Busca por tratamento
Sempre procurando buscar respostas com especialistas, foi encaminhado à Bahia e, após vários exames, recebeu o diagnóstico da ELA (Esclerose Lateral Amiotrófica), uma doença neurodegenerativa que se caracteriza pela degeneração de células nervosas que controlam os movimentos musculares.
Após ser internado no Hospital Universitário Getúlio Vargas, em 14 de agosto de 2023, ele passou a ser tratado e acolhido por uma equipe multiprofissional e ter uma nova perspectiva de vida: Neurologia, Fonoaudiologia, Psicologia, Nutrição, Fisioterapia, Enfermagem e Serviço social, além do apoio das demais equipes do hospital como Ouvidoria, maqueiros e serviço geral.
“A equipe multidisciplinar atuou de forma coesa, envolvendo médicos, enfermeiros, fisioterapeutas, psicólogos, nutricionistas, farmacêuticos, terapeutas ocupacionais e outros profissionais. Essa abordagem garantiu suporte clínico abrangente - ventilatório, nutricional, etc - enquanto se adaptava às limitações do paciente, promovendo conforto, comunicação eficaz e protagonismo nas decisões relacionadas ao seu tratamento”, ressaltou Gesiane Araújo Frota, chefe da Unidade de Terapia Intensiva Adulto (UTIAD).
Uma nova perspectiva de vida
Mesmo diante das limitações físicas, Keller procurou superar as dificuldades, ajudando outras pessoas com o mesmo problema. Ele próprio decidiu estudar sobre a doença e ver o que aconteceria com ele com o passar dos anos. Dessa forma, ele descobriu as associações a ABrELA e a Pró-Cura, realizando integração com outros pacientes com ELA. Tudo isso o ajudou a superar os primeiros meses, que foram muito difíceis.

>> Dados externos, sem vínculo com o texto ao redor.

==> config.mk <==
export PLATFORM = sky130hd
export DESIGN_NAME = system_0_sysid_checker_timer
export DESIGN_NICKNAME = d
export VERILOG_FILES = /design/src/rtl/system_0_sysid_checker_timer.sv
export SDC_FILE = /design/constraint.sdc
export NUM_CORES = 1
export LEC_CHECK = 0
export CELL_PAD_IN_SITES_DETAIL_PLACEMENT = 1
export CELL_PAD_IN_SITES_GLOBAL_PLACEMENT = 1
export CORE_UTILIZATION = 35
export DETAILED_ROUTE_END_ITERATION = 10
export GPL_TIMING_DRIVEN = 0
export PLACE_DENSITY_LB_ADDON = 0.15
export SLEW_MARGIN = 20
export SYNTH_ARGS = -nofsm -noshare
export SYNTH_HDL_FRONTEND = slang
export SYNTH_SLANG_ARGS = --single-unit
==> constraint.sdc <==
create_clock -name clock -period 3 [get_ports clock]
set_clock_uncertainty 0.15 [all_clocks]
set_input_delay 0.6 -clock clock [delete_from_list [all_inputs] [get_ports clock]]
set_output_delay 0.6 -clock clock [all_outputs]
set_load 0.01 [all_outputs]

Keller busca motivar outras pessoas tanto do Amazonas como de outros estados por meio das redes sociais. Para isso, ele faz uso da tecnologia assistiva e do rastreamento ocular.
A chefe da Unidade Multiprofissional do HUGV-Ufam, Maria do Socorro Lobato, destaca a presença constante de familiares, o incentivo a passeios fora do leito, as comemorações dos aniversários, a escuta ativa sobre os sentimentos vivenciados, o ambiente acolhedor com painel fotográfico de momentos com equipe assistencial e familiares, o apoio ao acesso às tecnologias que ampliam a autonomia, potencializam as habilidades funcionais e a comunicação com a equipe de saúde e família, além de otimizar a ocupação do paciente durante a internação.

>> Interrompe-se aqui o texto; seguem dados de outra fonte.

==> src/rtl/branch_resolve_unit.sv <==
// Execute-stage branch resolution: mispredict detection, fetch redirect, predictor update bus,
// wrong-path squash window and saturating branch/mispredict counters.
module branch_resolve_unit #(
    parameter int unsigned ADDR_WIDTH  = 64,
    parameter int unsigned FLUSH_DEPTH = 2,
    parameter int unsigned COUNT_WIDTH = 32
) (
    input  logic                   i_clk,
    input  logic                   i_arst,
    input  logic                   i_stall_exec,
    input  logic                   i_valid_exec,
    input  logic                   i_branch_instr,
    input  logic                   i_branch_taken,
    input  logic [ADDR_WIDTH-1:0]  i_pc_exec,
    input  logic [ADDR_WIDTH-1:0]  i_pc_target_exec,
    input  logic                   i_pred_taken,
    input  logic [ADDR_WIDTH-1:0]  i_pred_target,
    input  logic [1:0]             i_pred_way,
    output logic                   o_mispredict,
    output logic [ADDR_WIDTH-1:0]  o_pc_redirect,
    output logic                   o_bpu_update,
    output logic                   o_bpu_taken,
    output logic [ADDR_WIDTH-1:0]  o_bpu_pc,
    output logic [ADDR_WIDTH-1:0]  o_bpu_target,
    output logic [1:0]             o_bpu_way,
    output logic [COUNT_WIDTH-1:0] o_branch_count,
    output logic [COUNT_WIDTH-1:0] o_mispred_count
);

    localparam int unsigned SqW = $clog2(FLUSH_DEPTH + 1);

    typedef enum logic {StRun, StSquash} state_e;

    state_e                  state_q, state_d;
    logic [SqW-1:0]          sq_cnt_q, sq_cnt_d;
    logic                    mispredict_q, mispredict_d;
    logic [ADDR_WIDTH-1:0]   redirect_q, redirect_d;
    logic                    update_q, update_d;
    logic                    taken_q, taken_d;
    logic [ADDR_WIDTH-1:0]   bpu_pc_q, bpu_pc_d;
    logic [ADDR_WIDTH-1:0]   bpu_target_q, bpu_target_d;
    logic [1:0]              bpu_way_q, bpu_way_d;
    logic [COUNT_WIDTH-1:0]  branch_cnt_q, branch_cnt_d;
    logic [COUNT_WIDTH-1:0]  mispred_cnt_q, mispred_cnt_d;
    logic                    eval, mis;

    assign eval = i_valid_exec & i_branch_instr & ~i_stall_exec & (state_q == StRun);
    assign mis  = eval & ((i_pred_taken != i_branch_taken)
                        | (i_pred_taken & i_branch_taken & (i_pred_target != i_pc_target_exec)));

    always_comb begin
        state_d       = state_q;
        sq_cnt_d      = sq_cnt_q;
        mispredict_d  = mis;
        update_d      = eval;
        redirect_d    = redirect_q;
        taken_d       = taken_q;
        bpu_pc_d      = bpu_pc_q;
        bpu_target_d  = bpu_target_q;
        bpu_way_d     = bpu_way_q;
        branch_cnt_d  = branch_cnt_q;
        mispred_cnt_d = mispred_cnt_q;

        if (eval) begin
            taken_d      = i_branch_taken;
            bpu_pc_d     = i_pc_exec;
            bpu_target_d = i_pc_target_exec;
            bpu_way_d    = i_pred_way;
            if (!(&branch_cnt_q)) branch_cnt_d = branch_cnt_q + COUNT_WIDTH'(1);
        end

        if (mis) begin
            redirect_d = i_branch_taken ? i_pc_target_exec : i_pc_exec + ADDR_WIDTH'(4);
            if (!(&mispred_cnt_q)) mispred_cnt_d = mispred_cnt_q + COUNT_WIDTH'(1);
        end

        unique case (state_q)
            StRun: begin
                if (mis) begin
                    state_d  = StSquash;
                    sq_cnt_d = SqW'(FLUSH_DEPTH);
                end
            end
            StSquash: begin
                // Leaving as the count hits 0 gives exactly FLUSH_DEPTH ignored cycles.
                if (!i_stall_exec) begin
                    sq_cnt_d = sq_cnt_q - SqW'(1);
                    if (sq_cnt_q <= SqW'(1)) begin
                        state_d  = StRun;
                        sq_cnt_d = '0;
                    end
                end
            end
            default: state_d = StRun;
        endcase
    end

    always_ff @(posedge i_clk) begin
        if (!i_arst) begin
            state_q       <= StRun;
            sq_cnt_q      <= '0;
            mispredict_q  <= 1'b0;
            redirect_q    <= '0;
            update_q      <= 1'b0;
            taken_q       <= 1'b0;
            bpu_pc_q      <= '0;
            bpu_target_q  <= '0;
            bpu_way_q     <= '0;
            branch_cnt_q  <= '0;
            mispred_cnt_q <= '0;
        end else begin
            state_q       <= state_d;
            sq_cnt_q      <= sq_cnt_d;
            mispredict_q  <= mispredict_d;
            redirect_q    <= redirect_d;
            update_q      <= update_d;
            taken_q       <= taken_d;
            bpu_pc_q      <= bpu_pc_d;
            bpu_target_q  <= bpu_target_d;
            bpu_way_q     <= bpu_way_d;
            branch_cnt_q  <= branch_cnt_d;
            mispred_cnt_q <= mispred_cnt_d;
        end
    end

    assign o_mispredict    = mispredict_q;
    assign o_pc_redirect   = redirect_q;
    assign o_bpu_update    = update_q;
    assign o_bpu_taken     = taken_q;
    assign o_bpu_pc        = bpu_pc_q;
    assign o_bpu_target    = bpu_target_q;
    assign o_bpu_way       = bpu_way_q;
    assign o_branch_count  = branch_cnt_q;
    assign o_mispred_count = mispred_cnt_q;

endmodule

Agradecida a Deus e à equipe do HUGV, Maria José, mãe e cuidadora de Keller, conclui: “Como mãe e família, só quero agradecer a todos os profissionais do HUGV-Ufam, especialmente à Dra. Lurdes, uma amiga e parceira; ao enfermeiro Isaac; à Ouvidoria; aos enfermeiros e maqueiros. A todos os profissionais do HUGV, toda a minha gratidão!”.
Keller Kleiton fala sobre o tratamento recebido no HUGV com gratidão: “Agradeço a Deus por cada equipe maravilhosa deste hospital. Os profissionais atuam com excelência e humanidade. Vejo o HUGV como hospital de referência e, por isso, o recomendo a todos os pacientes de ELA”.